Where it sits in the field, and in this week's drop
State-of-the-art context matters here. Multi-link operation (MLO) arrived with Wi-Fi 7 (802.11be) mostly as a throughput-and-latency play: bond 2.4, 5, and 6GHz links to aggregate capacity or fail traffic over from a congested band to a clear one. What this filing does is point the same machinery at a different goal — using one link as a reliable controller for another. That framing is the natural bridge toward folding 60GHz-class mmWave (the old 802.11ad/ay territory) into the mainstream MLD model, where historically mmWave lived as a standalone technology that struggled precisely because its control plane shared its fragility. Carrying the control over sub-7GHz is the architectural idea that makes a flaky mmWave link a manageable member of a multi-link device rather than an all-or-nothing gamble.
InterDigital's other recently published applications in this drop fill in the surrounding picture, and they cluster around the same theme of coordinating links, resources, and devices. US20260181690A1, "Enhancements For Resource Allocation In WLAN Systems," describes a station receiving a frame that allocates different frequency resources to different stations and using RTS/CTS exchanges before data — multi-user resource coordination on the same WLAN fabric the hero record extends. The rest of the cluster steps from Wi-Fi over to ambient IoT, but on a continuous spectrum of the same problem: how a coordinating node sets up, schedules, and adapts links to constrained devices. US20260181688A1 describes scheduling with sampling-frequency-offset estimation for ambient IoT, where a reader configures measurement windows and device-to-reader scheduling. US20260181680A1 describes an ambient-IoT reader doing grant processing and message prioritization, evaluating transmissions from a set of AIoT devices against preconfigured conditions. US20260181601A1 describes reader-to-device FDMA for ambient IoT, mapping symbol groups onto frequency subbands. And US20260181550A1, "Power Saving Mechanisms In NR," reaches into 5G New Radio connected-mode discontinuous reception. Read together they sketch a portfolio organized around the same instinct the hero record embodies: put the coordination intelligence in a robust control channel so the fragile link only has to do the one thing it is good at.
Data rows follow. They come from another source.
==> config.mk <==
export PLATFORM = sky130hd
export DESIGN_NAME = stom_top
export DESIGN_NICKNAME = d
export VERILOG_FILES = /design/src/rtl/stom_pkg.sv /design/src/rtl/stom_top.sv
export SDC_FILE = /design/constraint.sdc
export NUM_CORES = 1
export LEC_CHECK = 0
export BUFFER_PORTS_ARGS = -buffer_cell sky130_fd_sc_hd__buf_2
export CAP_MARGIN = 5
export CORE_MARGIN = 2
export CORE_UTILIZATION = 58
export DETAILED_ROUTE_END_ITERATION = 7
export PLACE_DENSITY = 0.82
export SYNTH_ARGS = -nofsm -noshare
export SYNTH_HDL_FRONTEND = slang
export SYNTH_SLANG_ARGS = --single-unit
export TNS_END_PERCENT = 20
==> constraint.sdc <==
create_clock -name clk_i -period 4.09 [get_ports clk_i]
set_input_delay 0.818 -clock clk_i [delete_from_list [all_inputs] [get_ports clk_i]]
set_output_delay 0.818 -clock clk_i [all_outputs]
set_load 0.1 [all_outputs]
==> src/rtl/stom_pkg.sv <==
package stom_pkg;
   // Clock and timing figures
   localparam longint CLK_PERIOD_NS = 5;
   localparam longint TOL_TIME_NS = 1000000000;    // 1 s single-channel tolerance
   localparam longint LATCH_TIME_NS = 3000000000;  // 3 s discrepancy latch
   // Longest time rounds down
   localparam int unsigned TOL_CYC = int'(TOL_TIME_NS / CLK_PERIOD_NS);
   // Least time rounds up
   localparam int unsigned LATCH_CYC = int'((LATCH_TIME_NS + CLK_PERIOD_NS - 1) / CLK_PERIOD_NS);
   localparam int CNT_W = 30;

   // Register byte offsets
   localparam logic [7:0] OFF_CTRL = 8'h00;
   localparam logic [7:0] OFF_STATUS = 8'h04;
   localparam logic [7:0] OFF_IRQ_STAT = 8'h08;
   localparam logic [7:0] OFF_IRQ_MASK = 8'h0C;
   localparam logic [7:0] OFF_SPEED = 8'h10;

   // Status field positions
   localparam int ST_TRIP_BIT = 0;
   localparam int ST_LATCH_BIT = 1;
   localparam int ST_FB_BIT = 2;
   localparam int ST_TORQUE_BIT = 3;
   localparam int ST_CHA_BIT = 4;
   localparam int ST_CHB_BIT = 5;
   localparam int ST_STATE_LSB = 8;

   // Interrupt field positions
   localparam int IRQ_TRIP_BIT = 0;
   localparam int IRQ_LATCH_BIT = 1;
   localparam int IRQ_FB_BIT = 2;
   localparam int IRQ_W = 3;

   // Reset values and ramp
   localparam logic [15:0] SETPOINT_RST = 16'h0000;
   localparam logic [IRQ_W-1:0] IRQ_MASK_RST = 3'h0;
   localparam logic [15:0] RAMP_STEP = 16'h0001;

   // Drive states, Gray along idle-run-ramp-trip
   typedef enum logic [1:0] {
      ST_IDLE = 2'h0,
      ST_RUN = 2'h1,
      ST_RAMP = 2'h3,
      ST_TRIP = 2'h2
   } stom_state_e;
endpackage

==> src/rtl/stom_top.sv <==
`timescale 1ns/10ps
module stom_top #(
   parameter int unsigned TOL_CYC = stom_pkg::TOL_CYC,
   parameter int unsigned LATCH_CYC = stom_pkg::LATCH_CYC
) (
   input wire logic clk_i,                       // 200 MHz clock
   input wire logic rst_i,                       // Power-up reset, sync, high
   input wire logic wb_cyc_i,                    // Wishbone cycle
   input wire logic wb_stb_i,                    // Wishbone strobe
   input wire logic wb_we_i,                     // Wishbone write enable
   input wire logic [7:0] wb_adr_i,              // Byte address
   input wire logic [3:0] wb_sel_i,              // Byte lanes
   input wire logic [31:0] wb_dat_i,             // Write data
   output logic [31:0] wb_dat_o,                 // Read data
   output logic wb_ack_o,                        // Acknowledge
   input wire logic channel_a_demand_input_i,    // Channel A demand, high energised
   input wire logic channel_b_demand_input_i,    // Channel B demand, high energised
   input wire logic run_cmd_i,                   // Run command level
   input wire logic stop_cmd_i,                  // Stop command level
   output logic torque_enable_o,                 // Power stage torque enable
   output logic ramp_down_o,                     // Controlled decel active
   output logic [15:0] speed_ref_o,              // Speed reference to stage
   output logic trip_o,                          // Torque-off trip indication
   output logic fault_latch_o,                   // Discrepancy fault latch
   output logic torque_off_feedback_a_o,         // Feedback contact A
   output logic torque_off_feedback_b_o,         // Feedback contact B
   output logic irq_o                            // Level interrupt
);

   logic [3:0] sync1_q;
   logic [3:0] sync2_q;
   logic [3:0] prev_q;
   logic cha_s;
   logic chb_s;
   logic both_ok;
   logic run_rise;
   logic stop_rise;
   logic [stom_pkg::CNT_W-1:0] mis_cnt_q;
   logic late_q;
   logic latch_q;
   logic fb_q;
   stom_pkg::stom_state_e state_q;
   stom_pkg::stom_state_e state_d;
   logic [15:0] speed_q;
   logic [15:0] setpoint_q;
   logic [stom_pkg::IRQ_W-1:0] irq_stat_q;
   logic [stom_pkg::IRQ_W-1:0] irq_mask_q;
   logic [stom_pkg::IRQ_W-1:0] irq_ev;
   logic ack_q;
   logic [31:0] rdat_q;
   logic wr_stb;
   logic [31:0] status_w;

   // input sync
   // Two stages on every pin; logic reads stage two and, for edges, its delayed copy
   // Channel stages reset energised so power-up shows no false trip;
   // a channel truly low at release still trips three edges later
   always_ff @(posedge clk_i) begin
      if (rst_i) begin
         sync1_q <= 4'h3;
         sync2_q <= 4'h3;
         prev_q <= 4'h0;
      end else begin
         sync1_q <= {stop_cmd_i, run_cmd_i, channel_b_demand_input_i,
                     channel_a_demand_input_i};
         sync2_q <= sync1_q;
         prev_q <= sync2_q;
      end
   end

   assign cha_s = sync2_q[0];
   assign chb_s = sync2_q[1];
   assign both_ok = cha_s & chb_s;
   // Edges so a held run command starts the drive only once
   assign run_rise = sync2_q[2] & ~prev_q[2];
   assign stop_rise = sync2_q[3] & ~prev_q[3];

   // discrepancy timer
   // Counts while the channels disagree, saturates past the latch point
   always_ff @(posedge clk_i) begin
      if (rst_i) begin
         mis_cnt_q <= '0;
      end else if (cha_s == chb_s) begin
         mis_cnt_q <= '0;
      end else if (mis_cnt_q <= stom_pkg::CNT_W'(LATCH_CYC)) begin
         mis_cnt_q <= mis_cnt_q + 1'b1;
      end
   end

   // Mismatch beyond tolerance marks a later dual removal unhealthy
   always_ff @(posedge clk_i) begin
      if (rst_i) begin
         late_q <= 1'b0;
      end else if (both_ok) begin
         late_q <= 1'b0;
      end else if (mis_cnt_q >= stom_pkg::CNT_W'(TOL_CYC)) begin
         late_q <= 1'b1;
      end
   end

   // only reset clears it, so a power cycle is needed
   always_ff @(posedge clk_i) begin
      if (rst_i) begin
         latch_q <= 1'b0;
      end else if (mis_cnt_q == stom_pkg::CNT_W'(LATCH_CYC)) begin
         latch_q <= 1'b1;
      end
   end

   // drops as soon as either channel returns
   always_ff @(posedge clk_i) begin
      if (rst_i) begin
         fb_q <= 1'b0;
      end else begin
         fb_q <= ~cha_s & ~chb_s & ~latch_q & ~late_q;
      end
   end

   // Drive sequencing
   always_comb begin
      state_d = state_q;
      unique case (state_q)
         stom_pkg::ST_IDLE: begin
            if (!both_ok) begin
               state_d = stom_pkg::ST_TRIP;
            end else if (run_rise) begin
               state_d = stom_pkg::ST_RUN;
            end
         end
         stom_pkg::ST_RUN: begin
            if (!both_ok) begin
               state_d = stom_pkg::ST_TRIP;
            end else if (stop_rise) begin
               state_d = stom_pkg::ST_RAMP;
            end
         end
         stom_pkg::ST_RAMP: begin
            if (!both_ok) begin
               state_d = stom_pkg::ST_TRIP;
            end else if (run_rise) begin
               state_d = stom_pkg::ST_RUN;
            end else if (speed_q == 16'h0000) begin
               state_d = stom_pkg::ST_IDLE;
            end
         end
         stom_pkg::ST_TRIP: begin
            if (both_ok && !latch_q && run_rise) begin
               state_d = stom_pkg::ST_RUN;
            end
         end
      endcase
   end

   always_ff @(posedge clk_i) begin
      if (rst_i) begin
         state_q <= stom_pkg::ST_IDLE;
      end else begin
         state_q <= state_d;
      end
   end

   // Speed ramp; torque loss means coast, reference forced to zero
   always_ff @(posedge clk_i) begin
      if (rst_i) begin
         speed_q <= 16'h0000;
      end else if (state_d == stom_pkg::ST_TRIP || state_d == stom_pkg::ST_IDLE) begin
         speed_q <= 16'h0000;
      end else if (state_d == stom_pkg::ST_RAMP || speed_q > setpoint_q) begin
         speed_q <= (speed_q > stom_pkg::RAMP_STEP) ? speed_q - stom_pkg::RAMP_STEP : 16'h0000;
      end else if (speed_q < setpoint_q) begin
         speed_q <= (setpoint_q - speed_q > stom_pkg::RAMP_STEP) ?
                    speed_q + stom_pkg::RAMP_STEP : setpoint_q;
      end
   end

   // trip flag follows state, cleared only by a restart or by reset
   assign trip_o = (state_q == stom_pkg::ST_TRIP);
   assign torque_enable_o = (state_q == stom_pkg::ST_RUN) || (state_q == stom_pkg::ST_RAMP);
   assign ramp_down_o = (state_q == stom_pkg::ST_RAMP);
   assign speed_ref_o = speed_q;
   assign fault_latch_o = latch_q;
   assign torque_off_feedback_a_o = fb_q;
   assign torque_off_feedback_b_o = fb_q;

   // Events feeding the sticky status
   assign irq_ev[stom_pkg::IRQ_TRIP_BIT] = (state_d == stom_pkg::ST_TRIP) &&
                                           (state_q != stom_pkg::ST_TRIP);
   assign irq_ev[stom_pkg::IRQ_LATCH_BIT] = (mis_cnt_q == stom_pkg::CNT_W'(LATCH_CYC)) &&
                                            !latch_q;
   assign irq_ev[stom_pkg::IRQ_FB_BIT] = ~cha_s & ~chb_s & ~latch_q & ~late_q & ~fb_q;

   // Bus write strobe at the edge the master samples ack
   assign wr_stb = wb_cyc_i & wb_stb_i & wb_we_i & ack_q;

   // Sticky status, write one to clear; a new event wins over the clear
   always_ff @(posedge clk_i) begin
      if (rst_i) begin
         irq_stat_q <= '0;
      end else if (wr_stb && wb_adr_i[7:2] == stom_pkg::OFF_IRQ_STAT[7:2] && wb_sel_i[0]) begin
         irq_stat_q <= (irq_stat_q & ~wb_dat_i[stom_pkg::IRQ_W-1:0]) | irq_ev;
      end else begin
         irq_stat_q <= irq_stat_q | irq_ev;
      end
   end

   // Control and mask registers
   always_ff @(posedge clk_i) begin
      if (rst_i) begin
         setpoint_q <= stom_pkg::SETPOINT_RST;
         irq_mask_q <= stom_pkg::IRQ_MASK_RST;
      end else if (wr_stb) begin
         if (wb_adr_i[7:2] == stom_pkg::OFF_CTRL[7:2]) begin
            if (wb_sel_i[0]) begin
               setpoint_q[7:0] <= wb_dat_i[7:0];
            end
            if (wb_sel_i[1]) begin
               setpoint_q[15:8] <= wb_dat_i[15:8];
            end
         end
         if (wb_adr_i[7:2] == stom_pkg::OFF_IRQ_MASK[7:2] && wb_sel_i[0]) begin
            irq_mask_q <= wb_dat_i[stom_pkg::IRQ_W-1:0];
         end
      end
   end

   assign irq_o = |(irq_stat_q & irq_mask_q);

   // Status word
   always_comb begin
      status_w = 32'h0000_0000;
      status_w[stom_pkg::ST_TRIP_BIT] = trip_o;
      status_w[stom_pkg::ST_LATCH_BIT] = latch_q;
      status_w[stom_pkg::ST_FB_BIT] = fb_q;
      status_w[stom_pkg::ST_TORQUE_BIT] = torque_enable_o;
      status_w[stom_pkg::ST_CHA_BIT] = cha_s;
      status_w[stom_pkg::ST_CHB_BIT] = chb_s;
      status_w[stom_pkg::ST_STATE_LSB +: 2] = state_q;
   end

   // One wait state: ack and data registered, unmapped reads zero
   always_ff @(posedge clk_i) begin
      if (rst_i) begin
         ack_q <= 1'b0;
         rdat_q <= 32'h0000_0000;
      end else begin
         ack_q <= wb_cyc_i & wb_stb_i & ~ack_q;
         if (wb_cyc_i && wb_stb_i && !ack_q) begin
            unique case (wb_adr_i[7:2])
               stom_pkg::OFF_CTRL[7:2]: rdat_q <= {16'h0000, setpoint_q};
               stom_pkg::OFF_STATUS[7:2]: rdat_q <= status_w;
               stom_pkg::OFF_IRQ_STAT[7:2]: rdat_q <= {29'h0, irq_stat_q};
               stom_pkg::OFF_IRQ_MASK[7:2]: rdat_q <= {29'h0, irq_mask_q};
               stom_pkg::OFF_SPEED[7:2]: rdat_q <= {16'h0000, speed_q};
               default: rdat_q <= 32'h0000_0000;
            endcase
         end
      end
   end

   assign wb_ack_o = ack_q;
   assign wb_dat_o = rdat_q;
endmodule

* Word-level counts from Yosys, hierarchy flattened
Cells that the tools add are included.
** Word-level totals
- Logic and storage cells :: 102
- Register bits after elaboration :: 118
- Output and inout port bits :: 56
- Input bits :: 53
** Cells by class
- $add $sub $neg :: 4
- Reductions and logical operators :: 26
- Bitwise logic cells :: 24
- Mux-type cells :: 15
- $lt $le $gt $ge :: 6
- Equal/unequal tests :: 12
** Operators with widths (count)
- 16-bit one-hot mux with 5 select lines :: 1
- 16-bit 2-to-1 mux :: 4
- 16-bit by 1-bit > comparator with 1-bit output, second input constant :: 2
- 30-bit by 1-bit adder with 30-bit output, second input constant :: 1
- 30-bit equality test, second input constant :: 1
- 30-bit by 28-bit >= comparator with 1-bit output, second input constant :: 1
- 30-bit <= comparator, second input constant :: 1
- 16-bit by 1-bit adder with 16-bit output, second input constant :: 1
- 16-bit > comparator :: 1
- 16-bit logical NOT :: 1
- 16-bit < comparator :: 1
- 2-bit 2-to-1 mux :: 8
- 16-bit by 1-bit subtractor with 16-bit output, second input constant :: 1
- 16-bit subtractor :: 1
- 6-bit by 2-bit equality test with 1-bit output, second input constant :: 2
- 1-bit AND :: 11
- 1-bit logical AND :: 9
- 2-bit equality test, second input constant :: 4
- 1-bit inverter :: 8
- 2-bit one-hot mux with 4 select lines :: 1
- 3-bit AND :: 2
- 6-bit by 1-bit equality test with 1-bit output, second input constant :: 1
- 6-bit by 3-bit equality test with 1-bit output, second input constant :: 1
- 6-bit logical NOT :: 1
- other kinds (14) :: 22

* Logic depth before layout (Yosys ltp)
Gate-level depths: netlist (run 1).
- Word-level depth :: 9
- Mapped depth :: 14
- Gate-level depth less buffers :: 11

* Worst setup path after synthesis (run 1)
OpenSTA, ideal clock, no wires.
- Kind :: flip-flop to flip-flop
- Start point :: reg speed_q[6] (netlist: speed_ref_o[6])
- End point :: reg speed_q[15] (netlist: speed_ref_o[15])
- Buffers on the path :: 1
- Arrival time :: 3.922 ns
- Cell stages (with the launch flop) :: 12
- Clock period less this slack :: 4.014 ns
- Setup slack :: 0.076 ns
- Library setup time :: 0.092 ns
- Required time :: 3.998 ns
- Cell sequence :: dfxtp_1 clkbuf_1 inv_1 ha_1 a21oi_1 o21ai_1 a41o_1 a311o_1 a2111o_1 nor4_4 mux2_2 o32ai_1
** On the way
- Cells in the longest elaborated chain, start to end :: 8
- Elaborated cells on any way between the ends :: 23
- Those cells by class :: add/sub (3); order compare (4); eq/ne (2); mux (8); reduce/logical (6)
** RTL lines
- from (decl) :: RTL line stom_top.sv:44 : logic [15:0] speed_q;
- from (signal assigned) :: RTL line stom_top.sv:169 : speed_q <= (speed_q > stom_pkg::RAMP_STEP) ? speed_q - stom_pkg::RAMP_STEP : 16'h0000;
- from (signal assigned) :: RTL line stom_top.sv:171 : speed_q <= (setpoint_q - speed_q > stom_pkg::RAMP_STEP) ?
- branches (longest 8 deep; another with 16-bit subtractor)
Parallel ways; which one is timed is not known. The select of a mux whose other input is x is not followed.
A chain may end at the register's enable or synchronous reset.

* Worst setup path in the final report (run 1)
- Start point :: reg speed_q[4] (netlist: speed_ref_o[4])
- End point :: reg speed_q[14] (netlist: speed_ref_o[14])
The elaborated chain is that of the path after synthesis.

==> results of run 1 <==
## cell usage in the layout, fill, tap and decap left out, types with 23 or more instances in the layout
cell / instances
ha_1: 23
nand2_1: 42
o21ai_0: 24
nor2_1: 116
dfxtp_1: 100
inv_1: 42
mux2i_1: 32
buf_2: 72
xor2_1: 27
buf_4: 24
a21oi_1: 45
nand3_1: 25
## cell usage after synthesis, types with 18 or more instances
master | number | area share (%)
a21oi_1 | 45 | 3.4
buf_4 | 18 | 2.0
clkbuf_1 | 41 | 2.3
dfxtp_1 | 100 | 30
ha_1 | 23 | 4.3
inv_1 | 42 | 2.4
mux2i_1 | 32 | 4.8
nand2_1 | 42 | 2.4
nand3_1 | 25 | 1.9
nor2_1 | 116 | 6.6
nor3_1 | 20 | 1.5
o21ai_0 | 24 | 1.8
xor2_1 | 27 | 3.6
## kinds of logic (layout without fill, tap and decap cells)
group / after synthesis / after routing / share of synthesized area (%)
multiplexers: 38 / 38 / 5.84
other: 1 / 16 / 0.0565
adder cells (fa/ha/maj): 24 / 24 / 4.63
buffers and inverters: 114 / 155 / 7.78
flip-flops: 100 / 100 / 30.1
XOR/XNOR: 44 / 44 / 5.80
AND/OR/NAND/NOR: 312 / 312 / 23.6
AO/OA/AOI/OAI: 206 / 206 / 22.1
## routing by layer
layer  vias up  global-route usage, %  share of wire (%)
met4         0                   12.3                2.9
met3        43                   4.54                6.9
met5         -                      0                  0
li1       3106                      -                  -
met1      3065                   38.5                 43
met2       280                   45.6                 47
## flip-flops by register name, summed over array words and instances (netlist names)
| signal | cells |
|---|---|
| mis_cnt_q | 30 |
| setpoint_q | 16 |
| speed_ref_o | 16 |
| wb_dat_o | 16 |
| sync1_q | 4 |
| sync2_q | 4 |
| irq_mask_q | 3 |
| irq_stat_q | 3 |
| prev_q | 2 |
| state_q | 2 |
| fault_latch_o | 1 |
| late_q | 1 |
| torque_off_feedback_a_o | 1 |
| wb_ack_o | 1 |
## through the flow
stage | area, um2 | power [W] | setup slack [ns]
after CTS | 7410 | 0.00218 | 0.419
after floorplan | 6700 | 0.00119 | 0.0761
after global placement | 7070 | 0.00122 | 0.449
after detailed placement | 7070 | 0.00122 | 0.451
final | 7410 | 0.00217 | 0.353
after global routing | 7410 | 0.00222 | 0.216
## power breakdown
group / total [W] / switching (W) / leakage, nW / internal [W]
clock network: 0.000969 / 0.000404 / 0.167 / 0.000565
logic: 0.000212 / 0.000163 / 2.35 / 0.0000487
registers: 0.000991 / 0.00000794 / 0.808 / 0.000983
## critical path: stages (launching register included)
cell and delay [ns]:
dfxtp_1 0.52, inv_1 0.18, ha_1 0.53, nand2_1 0.16
a211oi_2 0.27, o211ai_2 0.16, a31o_1 0.28, a2111o_1 0.47
nor4_4 0.38, buf_4 0.23, mux2_2 0.33, a21oi_1 0.15
## worst paths after layout
check,end,slack [ns],cells past startpoint
setup / recovery,speed_ref_o[14],0.35,11
hold / removal,sync2_q[0],0.41,1
setup reg to reg,speed_ref_o[14],0.35,11
hold reg to reg,sync2_q[0],0.41,1
## final cells by class
class                           count  area, um2  area share [%]
Timing Repair Buffer               96        541            7.29
Clock buffer                       10        239            3.22
Tap cell                          143        179            2.41
Clock inverter                      6        103            1.38
Multi-Input combinational cell    640       4190            56.5
Inverter                           43        161            2.18
Sequential cell                   100       2000            27.0
==> reports/qor.csv, run 1 <==
metric,value,unit
die width,111,um
Clock Pin Slew Worst Setup and Hold Paths,0.08,ns
Slew HR,31.6,%
fraction of registers with async set/reset,0,%
"Seq/Total Area, Yosys",30.1,%
initial antenna violation count,0,
clock sink total,100,
antenna fix cells,0,
initial detailed-routing violation count,496,
Placer Congestion,0.940,
Hold Path Class,register to register,
# resized after CTS,0,
# rows,39,
DRC Markers,0,
Final Critical Period,3.74,ns
# fillers,950,
CTS tree,yes,
Vias,6494,
CTS hold repair buffers,0,
Vias/cell,6.26,
H-tree depth,3,
synthesis-to-layout area growth,11.6,%
synth unique cells,78,
die area,12300,um2
CP max FO,9,
total grt overflow,0,
FMAX,268,MHz
CP Launch Point,speed_ref_o[4],
final period utilization,91.4,%
Ys Warns,0,
first drt pass iteration count,5,
Crit. End Element,register,
mapped cell area,6640,um2
setup bufs post-CTS,0,
#FFs+latches synth,100,
type of origin of the critical path,register,
Core Area,11300,um2
Post-synth EDFFs,0,
# nets final,967,
GRT Overall Usage,28.6,%
die span in y,111,um
crit path kind,register to register,
I/O Pins,109,
DPL Wire Length,12.9,mm
Synth Flop Type,dfxtp_1,
setup TNS,0,ns
dpl cells,1022,
mean routed wirelength per cell,17.1,um
Final Skew,0.0110,ns
MaxCap Viol Count,0,
Port Buf Inserts,72,
layout cell share with drive strength beyond 1,16.4,%
P_leak,3.32,nW
RSZ-0062 raised after global routing,false,
status,"complete, no violations",
largest net degree at the start of global routing,53,
reg2reg start,speed_ref_o[4],
peak supply drop,0.335,mV
Critical Path AT,4.03,ns
number of global-route vias before repair,5977,
Mapped Cells,839,
final design utilization,65.8,%
max-slew violations,0,
later-pin clock latency in the skew report,0.36,ns
Final Instance Count excl. Fillers,1038,
syn_area_per_cell,7.92,um2
worst hold start,sync1_q[0],
first-pass GRT wire length,29.2,mm
final setup vio count,0,
CTS max path bufs,2,
CP required,4.38,ns
Initial Util,58.9,%
CTS root buf,clkbuf_16,
hold slack,0.411,ns
final hold vios,0,
pwr/cell area,293,nW/um2
worst slew pin tran,1.02,ns
"antenna viol nets, final",0,
CTS buffer count,9,
drt total wl,17.7,mm
No activity file was read; power rests on OpenSTA's default activity.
The standard caveat is the load-bearing one. US20260181737A1 is a published application, not a granted patent, and it describes an invention rather than a shipped, benchmarked radio. It tells us how the disclosed approach is meant to work — control on sub-7GHz, data on mmWave, existing 802.11 control fields enhanced to cross-reference each other — and where that sits relative to the multi-link operation already in Wi-Fi 7; it does not tell us how it performs in a real room, or which claims will ultimately issue. For a technology reader that is the right altitude. Strip the assignee's name off the cover and the interesting fact is the architecture: the oldest objection to millimeter-wave Wi-Fi has always been that the control conversation rides the same fragile beam as the data, and this filing simply moves that conversation to a link that does not break.